Building Controlled Vocabularies for Metadata Harmonization

by Marcie Zaharee

What do IBM Watson, the National Oceanic and Atmospheric Administration (NOAA) National Weather Service (NWS) website and the Department of Defense (DoD) have in common? The answer is… a controlled vocabulary (CV)! Watson has roughly 200 million pages of natural language content (equivalent to 1 million books), a library of facts and a hierarchy of terms [1]. NOAA’s NWS glossary contains information on more than 2,000 terms, phrases and abbreviations used by NWS forecasters to communicate with each other [2]. The DoD has a 553-page Dictionary of Military and Associated Terms [3] that presents approved terminology for use by all DoD components. Watson, NOAA NWS and the DoD benefit from CVs because these tools 

  • provide a standardized list of terms used to tag data and information;
  • provide a shared, commonly understood language to enable communication and knowledge exchange among stakeholders;
  • build a common community of interest (COI)-wide terminology resource; and 
  • define content and other document types, the fields that will describe attributes and the actual values (metadata) [4].

Definitions
The term CV is often used interchangeably with taxonomy and thesaurus, but technically they are different. CVs, taxonomies and thesauri represent increasing levels of complexity, as shown in Figure 1. 

Figure 1
Figure 1. Structure of controlled vocabularies. Redmond-Neal, Alice, 2006 [5]. (Reprinted with permission)

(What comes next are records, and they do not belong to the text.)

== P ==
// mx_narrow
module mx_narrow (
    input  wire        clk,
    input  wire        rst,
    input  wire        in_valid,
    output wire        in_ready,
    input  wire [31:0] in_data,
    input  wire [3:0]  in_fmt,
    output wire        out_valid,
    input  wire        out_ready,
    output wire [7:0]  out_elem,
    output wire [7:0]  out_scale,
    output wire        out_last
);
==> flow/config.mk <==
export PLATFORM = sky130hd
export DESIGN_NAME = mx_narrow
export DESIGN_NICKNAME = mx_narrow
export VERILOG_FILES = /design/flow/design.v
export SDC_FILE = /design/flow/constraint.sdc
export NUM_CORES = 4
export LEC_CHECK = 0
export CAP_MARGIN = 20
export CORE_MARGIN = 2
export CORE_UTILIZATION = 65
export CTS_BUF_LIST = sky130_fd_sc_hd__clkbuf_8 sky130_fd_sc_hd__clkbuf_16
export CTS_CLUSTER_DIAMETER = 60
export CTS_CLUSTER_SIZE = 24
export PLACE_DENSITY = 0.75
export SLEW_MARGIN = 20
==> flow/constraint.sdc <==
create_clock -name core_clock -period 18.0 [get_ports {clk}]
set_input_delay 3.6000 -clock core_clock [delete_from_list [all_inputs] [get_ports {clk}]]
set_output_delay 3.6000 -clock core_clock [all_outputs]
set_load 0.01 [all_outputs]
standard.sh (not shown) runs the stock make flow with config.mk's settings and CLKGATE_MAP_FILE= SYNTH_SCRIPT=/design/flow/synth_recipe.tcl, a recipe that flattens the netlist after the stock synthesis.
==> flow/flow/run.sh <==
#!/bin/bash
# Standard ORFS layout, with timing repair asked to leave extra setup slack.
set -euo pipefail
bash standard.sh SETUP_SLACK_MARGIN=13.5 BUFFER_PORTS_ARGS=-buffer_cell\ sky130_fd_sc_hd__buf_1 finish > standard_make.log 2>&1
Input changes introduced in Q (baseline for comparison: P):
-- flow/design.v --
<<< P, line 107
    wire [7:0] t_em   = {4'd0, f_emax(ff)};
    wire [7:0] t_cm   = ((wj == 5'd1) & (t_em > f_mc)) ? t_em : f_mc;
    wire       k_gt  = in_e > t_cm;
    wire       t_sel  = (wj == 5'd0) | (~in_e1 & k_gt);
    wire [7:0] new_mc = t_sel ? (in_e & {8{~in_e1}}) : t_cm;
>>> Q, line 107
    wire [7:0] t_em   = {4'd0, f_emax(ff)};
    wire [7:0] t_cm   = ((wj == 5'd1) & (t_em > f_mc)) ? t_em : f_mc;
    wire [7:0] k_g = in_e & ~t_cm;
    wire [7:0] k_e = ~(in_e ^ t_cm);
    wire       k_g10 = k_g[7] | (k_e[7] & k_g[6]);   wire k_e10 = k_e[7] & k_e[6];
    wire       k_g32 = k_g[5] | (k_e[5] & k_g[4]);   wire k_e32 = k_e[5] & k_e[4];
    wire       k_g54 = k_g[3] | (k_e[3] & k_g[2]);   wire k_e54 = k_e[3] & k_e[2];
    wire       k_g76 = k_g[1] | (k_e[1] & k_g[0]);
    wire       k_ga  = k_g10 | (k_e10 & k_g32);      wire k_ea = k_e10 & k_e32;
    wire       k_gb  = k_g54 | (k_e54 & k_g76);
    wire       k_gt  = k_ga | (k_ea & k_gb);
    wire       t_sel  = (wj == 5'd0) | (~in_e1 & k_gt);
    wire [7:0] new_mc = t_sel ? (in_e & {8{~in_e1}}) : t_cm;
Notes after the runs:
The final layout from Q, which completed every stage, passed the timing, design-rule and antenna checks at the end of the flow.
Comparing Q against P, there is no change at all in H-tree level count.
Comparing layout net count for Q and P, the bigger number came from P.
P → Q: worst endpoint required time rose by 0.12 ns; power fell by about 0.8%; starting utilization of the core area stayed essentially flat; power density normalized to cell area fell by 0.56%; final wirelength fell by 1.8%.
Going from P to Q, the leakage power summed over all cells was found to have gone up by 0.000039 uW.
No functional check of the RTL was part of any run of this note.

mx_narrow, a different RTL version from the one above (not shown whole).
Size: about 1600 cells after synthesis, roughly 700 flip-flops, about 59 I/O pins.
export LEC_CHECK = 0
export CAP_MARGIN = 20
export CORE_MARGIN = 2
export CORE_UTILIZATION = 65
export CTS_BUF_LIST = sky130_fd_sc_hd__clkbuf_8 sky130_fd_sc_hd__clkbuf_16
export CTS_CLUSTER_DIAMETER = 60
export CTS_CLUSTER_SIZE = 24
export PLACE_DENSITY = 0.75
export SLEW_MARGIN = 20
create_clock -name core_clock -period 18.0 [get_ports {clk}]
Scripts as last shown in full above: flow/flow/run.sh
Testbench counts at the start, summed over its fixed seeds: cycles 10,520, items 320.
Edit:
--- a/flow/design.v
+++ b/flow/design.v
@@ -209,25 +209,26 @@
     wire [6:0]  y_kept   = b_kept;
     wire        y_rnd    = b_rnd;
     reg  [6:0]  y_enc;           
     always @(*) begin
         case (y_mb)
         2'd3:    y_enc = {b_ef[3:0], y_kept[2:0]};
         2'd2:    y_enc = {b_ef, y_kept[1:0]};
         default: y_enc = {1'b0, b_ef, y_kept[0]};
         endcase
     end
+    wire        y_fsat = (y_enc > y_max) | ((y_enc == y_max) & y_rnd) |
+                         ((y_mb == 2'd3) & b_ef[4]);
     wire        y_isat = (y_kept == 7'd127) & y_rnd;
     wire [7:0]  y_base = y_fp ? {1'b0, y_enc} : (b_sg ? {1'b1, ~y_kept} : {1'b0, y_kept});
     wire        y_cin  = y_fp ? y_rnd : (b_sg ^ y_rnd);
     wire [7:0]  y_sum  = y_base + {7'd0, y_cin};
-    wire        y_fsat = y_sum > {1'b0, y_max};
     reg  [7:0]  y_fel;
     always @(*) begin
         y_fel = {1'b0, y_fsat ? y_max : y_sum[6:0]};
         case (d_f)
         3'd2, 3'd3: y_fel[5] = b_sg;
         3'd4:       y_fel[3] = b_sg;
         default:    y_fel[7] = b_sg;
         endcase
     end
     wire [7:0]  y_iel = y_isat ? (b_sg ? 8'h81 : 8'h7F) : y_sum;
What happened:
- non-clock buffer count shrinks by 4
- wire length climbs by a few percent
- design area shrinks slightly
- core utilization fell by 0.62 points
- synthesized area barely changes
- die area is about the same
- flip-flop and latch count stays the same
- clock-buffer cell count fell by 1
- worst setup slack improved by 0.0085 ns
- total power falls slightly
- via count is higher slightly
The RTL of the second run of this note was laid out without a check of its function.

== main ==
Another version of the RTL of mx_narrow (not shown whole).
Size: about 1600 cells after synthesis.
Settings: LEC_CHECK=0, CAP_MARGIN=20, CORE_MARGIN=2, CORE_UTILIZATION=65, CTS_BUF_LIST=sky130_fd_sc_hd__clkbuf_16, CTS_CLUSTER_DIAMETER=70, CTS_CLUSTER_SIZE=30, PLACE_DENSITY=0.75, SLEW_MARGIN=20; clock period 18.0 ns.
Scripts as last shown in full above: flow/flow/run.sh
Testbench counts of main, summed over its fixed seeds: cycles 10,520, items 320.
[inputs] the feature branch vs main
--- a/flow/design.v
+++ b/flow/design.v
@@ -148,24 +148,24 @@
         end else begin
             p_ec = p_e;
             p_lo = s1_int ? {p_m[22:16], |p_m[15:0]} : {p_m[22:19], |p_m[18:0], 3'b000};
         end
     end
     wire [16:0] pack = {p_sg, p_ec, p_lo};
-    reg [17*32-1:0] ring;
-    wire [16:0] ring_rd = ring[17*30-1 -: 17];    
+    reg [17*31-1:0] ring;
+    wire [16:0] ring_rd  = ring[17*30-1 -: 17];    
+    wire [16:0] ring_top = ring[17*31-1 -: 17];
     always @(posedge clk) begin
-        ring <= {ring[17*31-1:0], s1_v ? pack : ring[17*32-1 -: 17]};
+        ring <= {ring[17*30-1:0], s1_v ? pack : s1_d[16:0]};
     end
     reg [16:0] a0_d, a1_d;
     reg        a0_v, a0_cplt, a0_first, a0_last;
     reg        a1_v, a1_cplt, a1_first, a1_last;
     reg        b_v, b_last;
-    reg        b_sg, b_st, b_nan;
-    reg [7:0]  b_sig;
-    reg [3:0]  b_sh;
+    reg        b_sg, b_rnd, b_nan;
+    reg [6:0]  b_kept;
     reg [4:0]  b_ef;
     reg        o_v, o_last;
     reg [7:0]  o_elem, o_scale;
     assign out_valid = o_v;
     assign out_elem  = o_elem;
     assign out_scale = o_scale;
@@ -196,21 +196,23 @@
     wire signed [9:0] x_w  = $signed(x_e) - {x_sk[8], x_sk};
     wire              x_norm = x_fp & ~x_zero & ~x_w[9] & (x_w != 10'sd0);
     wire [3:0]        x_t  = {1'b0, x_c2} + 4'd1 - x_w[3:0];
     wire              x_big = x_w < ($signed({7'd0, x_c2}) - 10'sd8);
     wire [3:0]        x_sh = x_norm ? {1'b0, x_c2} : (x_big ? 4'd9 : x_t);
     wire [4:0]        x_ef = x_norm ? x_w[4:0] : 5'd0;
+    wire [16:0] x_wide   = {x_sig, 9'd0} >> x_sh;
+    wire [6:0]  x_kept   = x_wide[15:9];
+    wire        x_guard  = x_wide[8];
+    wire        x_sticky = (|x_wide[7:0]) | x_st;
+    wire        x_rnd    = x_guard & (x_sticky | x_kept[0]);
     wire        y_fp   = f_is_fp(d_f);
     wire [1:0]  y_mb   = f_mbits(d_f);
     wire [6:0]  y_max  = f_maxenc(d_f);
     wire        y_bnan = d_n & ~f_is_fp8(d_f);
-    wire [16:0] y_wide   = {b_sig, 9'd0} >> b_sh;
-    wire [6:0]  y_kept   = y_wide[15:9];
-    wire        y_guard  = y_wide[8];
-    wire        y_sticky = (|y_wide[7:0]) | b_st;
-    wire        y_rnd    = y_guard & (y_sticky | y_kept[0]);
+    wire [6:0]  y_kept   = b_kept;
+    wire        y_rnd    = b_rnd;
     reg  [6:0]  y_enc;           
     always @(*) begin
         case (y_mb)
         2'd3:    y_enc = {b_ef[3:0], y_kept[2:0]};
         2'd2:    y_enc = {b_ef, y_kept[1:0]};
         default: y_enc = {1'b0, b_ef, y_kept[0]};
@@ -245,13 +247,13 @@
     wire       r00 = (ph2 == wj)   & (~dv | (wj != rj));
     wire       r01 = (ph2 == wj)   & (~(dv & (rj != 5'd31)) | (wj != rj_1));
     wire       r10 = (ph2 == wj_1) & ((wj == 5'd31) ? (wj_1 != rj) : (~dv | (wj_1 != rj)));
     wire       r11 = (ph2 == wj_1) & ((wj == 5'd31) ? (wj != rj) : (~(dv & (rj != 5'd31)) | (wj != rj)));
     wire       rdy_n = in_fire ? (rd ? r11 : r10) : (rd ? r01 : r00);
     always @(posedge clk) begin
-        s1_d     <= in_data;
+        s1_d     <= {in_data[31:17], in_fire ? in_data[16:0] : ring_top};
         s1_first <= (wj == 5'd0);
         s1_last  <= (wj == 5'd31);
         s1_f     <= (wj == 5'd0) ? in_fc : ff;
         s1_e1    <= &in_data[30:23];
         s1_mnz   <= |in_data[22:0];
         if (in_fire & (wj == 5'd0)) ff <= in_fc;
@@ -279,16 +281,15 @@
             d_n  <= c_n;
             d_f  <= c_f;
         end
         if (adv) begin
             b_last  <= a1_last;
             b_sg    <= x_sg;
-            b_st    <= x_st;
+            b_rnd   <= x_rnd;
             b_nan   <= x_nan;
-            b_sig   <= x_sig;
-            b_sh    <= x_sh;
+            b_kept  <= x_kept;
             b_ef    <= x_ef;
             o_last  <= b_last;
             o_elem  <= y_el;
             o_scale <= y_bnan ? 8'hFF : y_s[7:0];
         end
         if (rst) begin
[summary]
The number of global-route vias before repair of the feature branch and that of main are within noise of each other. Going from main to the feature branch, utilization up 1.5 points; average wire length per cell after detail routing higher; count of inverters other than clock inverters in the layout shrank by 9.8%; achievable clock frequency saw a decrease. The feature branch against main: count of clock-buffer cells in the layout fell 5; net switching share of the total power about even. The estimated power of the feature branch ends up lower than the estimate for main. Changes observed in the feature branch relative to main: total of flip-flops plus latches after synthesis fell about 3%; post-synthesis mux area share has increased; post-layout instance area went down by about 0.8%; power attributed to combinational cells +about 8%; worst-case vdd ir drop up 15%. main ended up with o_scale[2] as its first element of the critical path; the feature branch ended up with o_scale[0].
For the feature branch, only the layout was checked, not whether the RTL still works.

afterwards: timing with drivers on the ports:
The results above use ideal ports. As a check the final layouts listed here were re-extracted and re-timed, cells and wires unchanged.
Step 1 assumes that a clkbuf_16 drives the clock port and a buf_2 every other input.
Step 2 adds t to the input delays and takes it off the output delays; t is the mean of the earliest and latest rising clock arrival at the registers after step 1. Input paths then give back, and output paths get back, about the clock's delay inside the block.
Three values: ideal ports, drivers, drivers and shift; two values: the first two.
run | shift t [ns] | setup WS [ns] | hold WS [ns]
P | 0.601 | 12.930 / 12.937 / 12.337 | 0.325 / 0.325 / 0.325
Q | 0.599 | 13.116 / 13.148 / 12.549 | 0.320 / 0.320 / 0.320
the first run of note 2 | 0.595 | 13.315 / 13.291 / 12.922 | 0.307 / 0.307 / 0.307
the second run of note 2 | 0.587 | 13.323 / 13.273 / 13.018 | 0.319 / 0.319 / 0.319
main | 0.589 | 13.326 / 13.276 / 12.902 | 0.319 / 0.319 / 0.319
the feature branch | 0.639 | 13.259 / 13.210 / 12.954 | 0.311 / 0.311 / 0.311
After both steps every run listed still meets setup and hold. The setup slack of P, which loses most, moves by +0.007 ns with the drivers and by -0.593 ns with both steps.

  • CV – A specific list of terms for a specialized purpose. It is controlled because only terms from the list may be used for the subject area covered [6
  • Taxonomy – A collection of controlled vocabulary terms organized into a hierarchical structure with parent-child relationships [7
  • Thesaurus – A controlled vocabulary arranged in a known order and structured so that the various relationships among terms are displayed clearly and identified by standardized relationship indicators [7]

Several standards govern the development of CVs. The most common is American National Standards Institute (ANSI)/National Information Standards Organization (NISO) Z39-109.2005 – Guidelines for the Construction, Format and Management of Monolingual CVs [6]. This standard focuses on CVs used to represent content objects in knowledge organization systems such as lists, synonym rings, taxonomies and thesauri.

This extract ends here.